MATERIAL PROVIDED:
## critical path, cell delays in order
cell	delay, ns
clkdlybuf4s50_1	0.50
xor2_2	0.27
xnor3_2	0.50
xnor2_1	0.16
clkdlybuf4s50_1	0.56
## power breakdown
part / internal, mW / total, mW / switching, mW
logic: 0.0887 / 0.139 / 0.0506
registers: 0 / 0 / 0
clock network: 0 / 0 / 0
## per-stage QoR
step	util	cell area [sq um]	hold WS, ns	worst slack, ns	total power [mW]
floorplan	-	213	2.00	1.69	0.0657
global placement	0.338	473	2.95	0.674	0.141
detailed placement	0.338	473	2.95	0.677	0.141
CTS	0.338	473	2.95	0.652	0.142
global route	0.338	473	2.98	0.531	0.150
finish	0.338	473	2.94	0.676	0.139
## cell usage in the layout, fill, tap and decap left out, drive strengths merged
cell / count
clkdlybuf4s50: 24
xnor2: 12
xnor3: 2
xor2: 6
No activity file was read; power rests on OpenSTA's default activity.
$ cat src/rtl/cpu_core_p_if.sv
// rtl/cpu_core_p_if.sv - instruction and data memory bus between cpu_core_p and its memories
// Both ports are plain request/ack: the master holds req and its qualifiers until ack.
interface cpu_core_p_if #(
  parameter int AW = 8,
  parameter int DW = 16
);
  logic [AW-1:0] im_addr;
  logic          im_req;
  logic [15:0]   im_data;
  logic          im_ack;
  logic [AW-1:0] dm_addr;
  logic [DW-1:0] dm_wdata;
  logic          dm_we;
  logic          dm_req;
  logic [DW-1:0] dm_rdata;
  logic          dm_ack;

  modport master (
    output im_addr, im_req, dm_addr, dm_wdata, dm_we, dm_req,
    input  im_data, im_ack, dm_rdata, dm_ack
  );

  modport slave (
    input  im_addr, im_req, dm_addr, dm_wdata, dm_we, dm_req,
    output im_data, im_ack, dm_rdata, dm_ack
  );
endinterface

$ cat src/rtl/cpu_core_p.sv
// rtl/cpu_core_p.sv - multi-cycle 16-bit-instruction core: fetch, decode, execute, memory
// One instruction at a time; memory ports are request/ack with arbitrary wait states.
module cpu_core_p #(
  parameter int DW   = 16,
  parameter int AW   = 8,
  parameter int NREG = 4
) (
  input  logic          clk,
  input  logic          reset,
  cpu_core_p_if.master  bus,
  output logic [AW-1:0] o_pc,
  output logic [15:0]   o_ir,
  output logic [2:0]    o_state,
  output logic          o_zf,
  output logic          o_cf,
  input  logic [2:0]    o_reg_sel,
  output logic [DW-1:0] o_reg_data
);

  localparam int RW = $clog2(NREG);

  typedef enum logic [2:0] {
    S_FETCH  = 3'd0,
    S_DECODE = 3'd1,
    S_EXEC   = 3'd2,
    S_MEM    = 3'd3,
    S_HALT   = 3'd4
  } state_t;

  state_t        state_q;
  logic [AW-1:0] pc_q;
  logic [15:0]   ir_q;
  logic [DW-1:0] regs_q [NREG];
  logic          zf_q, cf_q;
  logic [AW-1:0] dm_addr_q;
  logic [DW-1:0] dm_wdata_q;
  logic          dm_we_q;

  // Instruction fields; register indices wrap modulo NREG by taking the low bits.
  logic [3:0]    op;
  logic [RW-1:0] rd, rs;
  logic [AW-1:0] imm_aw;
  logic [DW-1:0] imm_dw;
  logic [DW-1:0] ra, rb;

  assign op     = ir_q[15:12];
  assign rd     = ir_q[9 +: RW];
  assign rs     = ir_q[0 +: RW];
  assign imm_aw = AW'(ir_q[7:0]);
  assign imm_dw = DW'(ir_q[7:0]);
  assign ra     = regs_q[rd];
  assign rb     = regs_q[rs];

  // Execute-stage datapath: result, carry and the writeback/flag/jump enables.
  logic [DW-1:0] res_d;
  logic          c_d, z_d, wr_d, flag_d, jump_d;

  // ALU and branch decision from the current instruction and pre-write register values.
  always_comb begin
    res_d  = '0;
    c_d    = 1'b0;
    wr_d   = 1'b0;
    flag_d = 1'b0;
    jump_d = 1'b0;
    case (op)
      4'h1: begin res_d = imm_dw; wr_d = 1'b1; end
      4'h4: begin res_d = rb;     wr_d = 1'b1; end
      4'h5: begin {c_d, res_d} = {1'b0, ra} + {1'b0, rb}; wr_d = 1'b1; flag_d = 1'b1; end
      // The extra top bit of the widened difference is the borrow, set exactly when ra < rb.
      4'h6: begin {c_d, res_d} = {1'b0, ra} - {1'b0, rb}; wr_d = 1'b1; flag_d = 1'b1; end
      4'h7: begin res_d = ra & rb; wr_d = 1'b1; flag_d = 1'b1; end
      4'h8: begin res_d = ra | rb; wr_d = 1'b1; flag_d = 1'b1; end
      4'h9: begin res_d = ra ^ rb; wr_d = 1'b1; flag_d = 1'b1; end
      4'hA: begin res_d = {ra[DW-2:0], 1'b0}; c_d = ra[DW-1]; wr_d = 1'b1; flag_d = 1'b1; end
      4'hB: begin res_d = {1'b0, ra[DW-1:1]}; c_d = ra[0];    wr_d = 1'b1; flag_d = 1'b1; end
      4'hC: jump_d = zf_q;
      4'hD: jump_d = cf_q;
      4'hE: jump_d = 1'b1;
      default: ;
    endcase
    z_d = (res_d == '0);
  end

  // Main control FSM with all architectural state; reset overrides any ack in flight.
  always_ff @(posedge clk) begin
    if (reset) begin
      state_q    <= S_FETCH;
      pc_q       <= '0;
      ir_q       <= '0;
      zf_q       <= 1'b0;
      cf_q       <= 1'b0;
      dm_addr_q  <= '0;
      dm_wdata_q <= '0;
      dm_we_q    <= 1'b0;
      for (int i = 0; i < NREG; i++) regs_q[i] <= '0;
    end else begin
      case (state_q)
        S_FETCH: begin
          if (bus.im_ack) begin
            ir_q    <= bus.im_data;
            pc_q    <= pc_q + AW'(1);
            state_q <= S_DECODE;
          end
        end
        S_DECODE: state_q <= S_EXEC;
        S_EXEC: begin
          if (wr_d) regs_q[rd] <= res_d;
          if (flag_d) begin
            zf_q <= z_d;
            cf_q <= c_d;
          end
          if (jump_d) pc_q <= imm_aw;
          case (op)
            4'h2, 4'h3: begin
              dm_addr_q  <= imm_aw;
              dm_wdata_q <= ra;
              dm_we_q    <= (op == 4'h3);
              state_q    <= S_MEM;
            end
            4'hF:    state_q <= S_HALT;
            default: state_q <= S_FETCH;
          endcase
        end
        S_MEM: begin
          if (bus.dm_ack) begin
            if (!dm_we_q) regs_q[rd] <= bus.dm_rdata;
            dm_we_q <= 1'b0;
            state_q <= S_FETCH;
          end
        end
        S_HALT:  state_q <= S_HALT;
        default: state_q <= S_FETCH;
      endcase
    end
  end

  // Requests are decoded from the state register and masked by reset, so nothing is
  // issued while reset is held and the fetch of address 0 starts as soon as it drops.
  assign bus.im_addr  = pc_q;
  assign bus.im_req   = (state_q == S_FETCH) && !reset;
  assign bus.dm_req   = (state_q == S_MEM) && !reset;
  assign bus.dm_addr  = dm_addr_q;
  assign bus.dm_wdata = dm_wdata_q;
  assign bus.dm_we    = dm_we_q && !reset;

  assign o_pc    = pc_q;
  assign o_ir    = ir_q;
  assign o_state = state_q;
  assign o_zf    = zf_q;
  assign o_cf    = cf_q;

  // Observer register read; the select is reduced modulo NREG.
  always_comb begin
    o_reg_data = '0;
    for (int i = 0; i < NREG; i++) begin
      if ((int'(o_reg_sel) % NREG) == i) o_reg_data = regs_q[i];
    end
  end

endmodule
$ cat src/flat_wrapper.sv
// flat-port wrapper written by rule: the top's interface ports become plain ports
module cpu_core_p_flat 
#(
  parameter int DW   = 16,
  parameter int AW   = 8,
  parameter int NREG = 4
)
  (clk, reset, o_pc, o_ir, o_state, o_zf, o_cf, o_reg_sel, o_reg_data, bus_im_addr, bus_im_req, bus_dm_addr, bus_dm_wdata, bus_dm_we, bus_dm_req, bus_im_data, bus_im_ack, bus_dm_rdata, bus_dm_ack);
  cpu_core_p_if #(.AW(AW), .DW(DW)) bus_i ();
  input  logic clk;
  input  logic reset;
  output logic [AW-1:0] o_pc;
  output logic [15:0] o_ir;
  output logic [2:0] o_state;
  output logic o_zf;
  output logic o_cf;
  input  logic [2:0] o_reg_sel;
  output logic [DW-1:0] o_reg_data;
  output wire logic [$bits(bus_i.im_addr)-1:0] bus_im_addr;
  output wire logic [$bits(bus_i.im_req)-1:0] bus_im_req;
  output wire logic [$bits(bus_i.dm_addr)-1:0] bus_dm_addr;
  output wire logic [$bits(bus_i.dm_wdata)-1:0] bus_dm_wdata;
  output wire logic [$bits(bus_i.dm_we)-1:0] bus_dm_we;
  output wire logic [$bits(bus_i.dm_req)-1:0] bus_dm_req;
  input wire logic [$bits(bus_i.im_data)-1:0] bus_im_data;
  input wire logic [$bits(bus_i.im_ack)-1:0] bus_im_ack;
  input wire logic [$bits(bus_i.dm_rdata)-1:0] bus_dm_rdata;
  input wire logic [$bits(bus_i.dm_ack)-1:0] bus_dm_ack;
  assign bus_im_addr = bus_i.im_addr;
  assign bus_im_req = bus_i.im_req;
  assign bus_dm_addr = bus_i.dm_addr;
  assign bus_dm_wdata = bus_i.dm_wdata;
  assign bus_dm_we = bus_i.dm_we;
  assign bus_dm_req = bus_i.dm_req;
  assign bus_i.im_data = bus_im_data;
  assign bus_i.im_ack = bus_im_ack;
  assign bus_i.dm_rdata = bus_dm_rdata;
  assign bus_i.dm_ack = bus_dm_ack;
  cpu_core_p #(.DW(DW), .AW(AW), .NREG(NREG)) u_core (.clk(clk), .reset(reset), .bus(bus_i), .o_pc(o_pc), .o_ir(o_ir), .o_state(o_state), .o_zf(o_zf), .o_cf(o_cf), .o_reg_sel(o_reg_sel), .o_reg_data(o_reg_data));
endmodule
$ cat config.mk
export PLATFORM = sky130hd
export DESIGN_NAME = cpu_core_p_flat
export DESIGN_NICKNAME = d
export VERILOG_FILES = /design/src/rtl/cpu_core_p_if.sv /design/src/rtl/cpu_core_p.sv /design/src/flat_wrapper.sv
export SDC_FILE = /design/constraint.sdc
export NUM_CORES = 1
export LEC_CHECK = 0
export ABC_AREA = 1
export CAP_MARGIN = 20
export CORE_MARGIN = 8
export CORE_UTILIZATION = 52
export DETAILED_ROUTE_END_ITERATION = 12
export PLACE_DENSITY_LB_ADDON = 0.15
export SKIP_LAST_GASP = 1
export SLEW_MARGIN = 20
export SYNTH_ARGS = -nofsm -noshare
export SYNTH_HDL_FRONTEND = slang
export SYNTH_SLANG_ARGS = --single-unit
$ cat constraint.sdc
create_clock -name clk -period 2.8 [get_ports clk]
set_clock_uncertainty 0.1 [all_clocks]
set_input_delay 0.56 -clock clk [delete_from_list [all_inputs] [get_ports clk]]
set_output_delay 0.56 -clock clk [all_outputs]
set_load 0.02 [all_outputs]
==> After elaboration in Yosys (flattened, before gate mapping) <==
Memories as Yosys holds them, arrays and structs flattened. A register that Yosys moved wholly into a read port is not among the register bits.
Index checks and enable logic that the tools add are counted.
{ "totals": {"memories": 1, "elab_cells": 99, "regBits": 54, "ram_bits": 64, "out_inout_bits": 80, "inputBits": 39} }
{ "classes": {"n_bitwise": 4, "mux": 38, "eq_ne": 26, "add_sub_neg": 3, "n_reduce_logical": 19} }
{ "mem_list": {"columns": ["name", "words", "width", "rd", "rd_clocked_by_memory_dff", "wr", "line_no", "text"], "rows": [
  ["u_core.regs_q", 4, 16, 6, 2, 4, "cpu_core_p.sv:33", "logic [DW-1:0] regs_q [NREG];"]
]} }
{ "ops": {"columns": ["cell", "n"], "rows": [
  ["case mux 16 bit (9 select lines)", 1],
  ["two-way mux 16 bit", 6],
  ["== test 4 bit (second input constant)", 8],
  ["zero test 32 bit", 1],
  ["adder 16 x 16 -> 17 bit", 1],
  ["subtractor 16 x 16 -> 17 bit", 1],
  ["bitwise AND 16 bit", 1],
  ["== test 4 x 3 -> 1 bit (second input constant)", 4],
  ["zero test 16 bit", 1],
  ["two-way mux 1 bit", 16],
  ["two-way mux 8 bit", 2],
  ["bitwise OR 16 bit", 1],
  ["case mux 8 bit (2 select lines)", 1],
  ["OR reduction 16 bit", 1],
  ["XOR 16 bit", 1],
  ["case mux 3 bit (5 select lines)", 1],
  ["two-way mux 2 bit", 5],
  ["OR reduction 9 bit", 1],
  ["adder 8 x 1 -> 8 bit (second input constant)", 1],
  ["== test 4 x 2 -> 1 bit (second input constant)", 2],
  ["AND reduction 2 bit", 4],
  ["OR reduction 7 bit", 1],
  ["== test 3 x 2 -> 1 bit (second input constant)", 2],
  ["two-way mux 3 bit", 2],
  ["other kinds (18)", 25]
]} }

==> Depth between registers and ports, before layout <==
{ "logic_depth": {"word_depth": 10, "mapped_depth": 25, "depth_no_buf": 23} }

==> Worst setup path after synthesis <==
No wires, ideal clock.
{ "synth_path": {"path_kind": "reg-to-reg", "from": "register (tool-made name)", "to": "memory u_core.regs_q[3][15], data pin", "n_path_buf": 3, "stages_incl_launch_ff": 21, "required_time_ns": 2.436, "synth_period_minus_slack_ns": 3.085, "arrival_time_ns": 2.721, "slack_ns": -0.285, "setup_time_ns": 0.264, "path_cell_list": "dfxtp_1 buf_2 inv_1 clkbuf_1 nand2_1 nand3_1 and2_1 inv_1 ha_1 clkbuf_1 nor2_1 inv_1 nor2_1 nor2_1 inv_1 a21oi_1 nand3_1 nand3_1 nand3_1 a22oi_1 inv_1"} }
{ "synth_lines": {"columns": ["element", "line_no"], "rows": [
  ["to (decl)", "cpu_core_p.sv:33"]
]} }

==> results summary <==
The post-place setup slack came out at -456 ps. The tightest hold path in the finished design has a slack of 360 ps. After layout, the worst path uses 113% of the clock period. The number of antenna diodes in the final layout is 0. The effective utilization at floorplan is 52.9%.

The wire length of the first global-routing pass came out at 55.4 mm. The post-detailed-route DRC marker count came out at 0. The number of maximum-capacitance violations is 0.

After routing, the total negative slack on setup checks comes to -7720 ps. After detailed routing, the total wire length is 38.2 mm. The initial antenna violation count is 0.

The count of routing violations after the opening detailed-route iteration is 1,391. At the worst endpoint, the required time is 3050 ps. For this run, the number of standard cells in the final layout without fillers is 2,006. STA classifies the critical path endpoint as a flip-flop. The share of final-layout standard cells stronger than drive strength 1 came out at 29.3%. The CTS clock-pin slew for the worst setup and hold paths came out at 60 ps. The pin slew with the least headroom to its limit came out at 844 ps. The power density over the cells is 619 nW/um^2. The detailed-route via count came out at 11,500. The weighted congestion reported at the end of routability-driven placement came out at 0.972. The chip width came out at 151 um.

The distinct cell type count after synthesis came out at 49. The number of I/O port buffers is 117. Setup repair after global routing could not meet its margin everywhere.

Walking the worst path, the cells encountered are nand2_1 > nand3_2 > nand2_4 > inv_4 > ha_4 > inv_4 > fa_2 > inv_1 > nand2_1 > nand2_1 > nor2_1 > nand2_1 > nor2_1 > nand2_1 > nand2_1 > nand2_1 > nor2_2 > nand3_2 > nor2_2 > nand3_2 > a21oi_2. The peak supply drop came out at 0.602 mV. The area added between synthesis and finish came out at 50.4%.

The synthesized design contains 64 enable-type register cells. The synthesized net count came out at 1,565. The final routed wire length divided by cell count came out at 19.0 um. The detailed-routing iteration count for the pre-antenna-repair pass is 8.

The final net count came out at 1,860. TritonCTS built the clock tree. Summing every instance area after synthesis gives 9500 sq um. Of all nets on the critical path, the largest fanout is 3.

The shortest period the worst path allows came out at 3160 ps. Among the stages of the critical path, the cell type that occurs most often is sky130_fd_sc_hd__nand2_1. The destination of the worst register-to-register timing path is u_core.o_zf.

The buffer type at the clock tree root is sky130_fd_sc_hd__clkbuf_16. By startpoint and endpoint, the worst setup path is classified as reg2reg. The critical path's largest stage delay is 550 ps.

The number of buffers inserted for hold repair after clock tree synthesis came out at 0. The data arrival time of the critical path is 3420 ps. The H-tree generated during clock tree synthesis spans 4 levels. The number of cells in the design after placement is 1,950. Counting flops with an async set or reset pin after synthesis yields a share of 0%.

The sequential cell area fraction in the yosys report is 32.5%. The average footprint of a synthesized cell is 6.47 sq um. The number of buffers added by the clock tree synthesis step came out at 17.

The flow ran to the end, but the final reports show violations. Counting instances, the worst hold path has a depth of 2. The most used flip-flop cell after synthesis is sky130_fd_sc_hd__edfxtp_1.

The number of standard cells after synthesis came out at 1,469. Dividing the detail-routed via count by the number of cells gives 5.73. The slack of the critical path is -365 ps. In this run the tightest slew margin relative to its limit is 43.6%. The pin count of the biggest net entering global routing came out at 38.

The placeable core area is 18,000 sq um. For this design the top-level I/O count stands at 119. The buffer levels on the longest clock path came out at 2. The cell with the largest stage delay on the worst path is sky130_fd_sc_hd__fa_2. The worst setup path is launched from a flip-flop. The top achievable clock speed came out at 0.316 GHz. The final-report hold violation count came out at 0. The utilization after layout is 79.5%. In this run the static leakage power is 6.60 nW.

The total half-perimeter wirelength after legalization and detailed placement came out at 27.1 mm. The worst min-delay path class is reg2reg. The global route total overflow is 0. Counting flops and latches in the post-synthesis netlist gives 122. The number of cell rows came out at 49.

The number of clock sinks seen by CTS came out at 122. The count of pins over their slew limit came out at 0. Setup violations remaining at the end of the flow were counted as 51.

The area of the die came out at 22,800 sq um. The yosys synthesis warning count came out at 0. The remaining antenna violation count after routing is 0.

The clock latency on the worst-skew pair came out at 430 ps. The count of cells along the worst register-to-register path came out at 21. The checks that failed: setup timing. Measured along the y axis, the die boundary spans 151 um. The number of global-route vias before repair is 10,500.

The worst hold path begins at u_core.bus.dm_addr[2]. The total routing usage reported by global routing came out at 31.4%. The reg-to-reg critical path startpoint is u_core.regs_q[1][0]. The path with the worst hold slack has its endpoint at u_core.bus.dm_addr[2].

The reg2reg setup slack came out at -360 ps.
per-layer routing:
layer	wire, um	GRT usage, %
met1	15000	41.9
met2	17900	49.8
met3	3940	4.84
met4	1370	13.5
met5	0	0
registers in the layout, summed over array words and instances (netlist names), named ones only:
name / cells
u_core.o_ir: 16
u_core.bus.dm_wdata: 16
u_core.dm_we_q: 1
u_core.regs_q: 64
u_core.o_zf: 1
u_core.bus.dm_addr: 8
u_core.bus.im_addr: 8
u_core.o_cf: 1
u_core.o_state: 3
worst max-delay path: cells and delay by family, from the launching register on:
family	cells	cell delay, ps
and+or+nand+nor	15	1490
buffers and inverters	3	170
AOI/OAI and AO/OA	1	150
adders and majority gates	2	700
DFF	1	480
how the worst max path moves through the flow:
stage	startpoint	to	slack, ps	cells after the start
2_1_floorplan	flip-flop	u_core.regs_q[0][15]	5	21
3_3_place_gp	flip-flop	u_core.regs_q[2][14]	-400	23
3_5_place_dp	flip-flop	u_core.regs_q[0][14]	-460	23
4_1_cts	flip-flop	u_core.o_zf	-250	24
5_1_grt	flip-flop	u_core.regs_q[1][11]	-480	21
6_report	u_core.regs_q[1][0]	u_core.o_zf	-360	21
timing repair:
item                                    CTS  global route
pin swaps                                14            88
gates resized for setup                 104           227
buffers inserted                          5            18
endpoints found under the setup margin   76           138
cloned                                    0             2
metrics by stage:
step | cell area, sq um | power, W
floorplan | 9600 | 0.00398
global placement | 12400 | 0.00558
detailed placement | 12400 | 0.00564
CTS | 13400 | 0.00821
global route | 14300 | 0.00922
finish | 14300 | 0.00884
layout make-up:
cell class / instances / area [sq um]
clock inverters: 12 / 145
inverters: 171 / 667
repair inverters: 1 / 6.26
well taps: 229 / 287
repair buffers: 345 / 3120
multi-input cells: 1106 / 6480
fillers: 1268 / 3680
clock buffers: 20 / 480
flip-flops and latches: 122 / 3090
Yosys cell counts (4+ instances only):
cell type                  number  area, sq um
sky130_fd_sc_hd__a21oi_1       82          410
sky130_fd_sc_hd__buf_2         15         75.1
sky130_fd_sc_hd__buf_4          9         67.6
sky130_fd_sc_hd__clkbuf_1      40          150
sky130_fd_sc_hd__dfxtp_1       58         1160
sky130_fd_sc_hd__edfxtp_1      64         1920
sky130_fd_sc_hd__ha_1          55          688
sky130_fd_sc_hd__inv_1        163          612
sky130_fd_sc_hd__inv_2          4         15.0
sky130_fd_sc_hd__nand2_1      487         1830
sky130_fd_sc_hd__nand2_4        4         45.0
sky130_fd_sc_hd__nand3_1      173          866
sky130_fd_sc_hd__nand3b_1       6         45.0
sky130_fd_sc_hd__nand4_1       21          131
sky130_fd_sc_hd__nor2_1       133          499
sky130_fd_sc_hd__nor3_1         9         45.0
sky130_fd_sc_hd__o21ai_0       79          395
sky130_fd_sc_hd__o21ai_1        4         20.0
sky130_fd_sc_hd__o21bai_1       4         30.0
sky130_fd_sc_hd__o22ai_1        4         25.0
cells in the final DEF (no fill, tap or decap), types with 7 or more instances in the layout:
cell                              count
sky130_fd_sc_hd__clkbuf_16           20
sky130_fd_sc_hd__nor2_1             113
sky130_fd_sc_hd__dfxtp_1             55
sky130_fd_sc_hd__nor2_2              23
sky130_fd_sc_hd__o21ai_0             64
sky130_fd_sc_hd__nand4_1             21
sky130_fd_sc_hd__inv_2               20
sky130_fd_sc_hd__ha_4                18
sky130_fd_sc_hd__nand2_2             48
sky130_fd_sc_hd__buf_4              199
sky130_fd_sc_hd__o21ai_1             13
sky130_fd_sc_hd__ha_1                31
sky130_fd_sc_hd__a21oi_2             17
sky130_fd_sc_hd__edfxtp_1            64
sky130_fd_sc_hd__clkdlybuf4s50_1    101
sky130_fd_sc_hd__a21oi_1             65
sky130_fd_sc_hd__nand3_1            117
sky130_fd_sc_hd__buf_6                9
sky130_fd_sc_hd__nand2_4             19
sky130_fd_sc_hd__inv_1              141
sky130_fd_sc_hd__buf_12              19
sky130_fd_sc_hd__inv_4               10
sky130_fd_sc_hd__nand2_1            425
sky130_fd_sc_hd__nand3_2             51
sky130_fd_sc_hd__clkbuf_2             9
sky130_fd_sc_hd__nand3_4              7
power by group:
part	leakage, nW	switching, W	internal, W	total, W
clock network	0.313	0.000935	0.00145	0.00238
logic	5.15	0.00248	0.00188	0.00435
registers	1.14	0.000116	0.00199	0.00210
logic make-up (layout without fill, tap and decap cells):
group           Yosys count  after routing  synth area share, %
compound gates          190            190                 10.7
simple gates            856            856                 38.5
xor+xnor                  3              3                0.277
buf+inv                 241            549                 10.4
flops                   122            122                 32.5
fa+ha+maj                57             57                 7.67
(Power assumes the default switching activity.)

EXERCISE GOAL: Output only an exact transcription of the lines above from the one with "The wire length" up to and including the one with "After routing, the".

EXPECTED ANSWER:
The wire length of the first global-routing pass came out at 55.4 mm. The post-detailed-route DRC marker count came out at 0. The number of maximum-capacitance violations is 0.

After routing, the total negative slack on setup checks comes to -7720 ps. After detailed routing, the total wire length is 38.2 mm. The initial antenna violation count is 0.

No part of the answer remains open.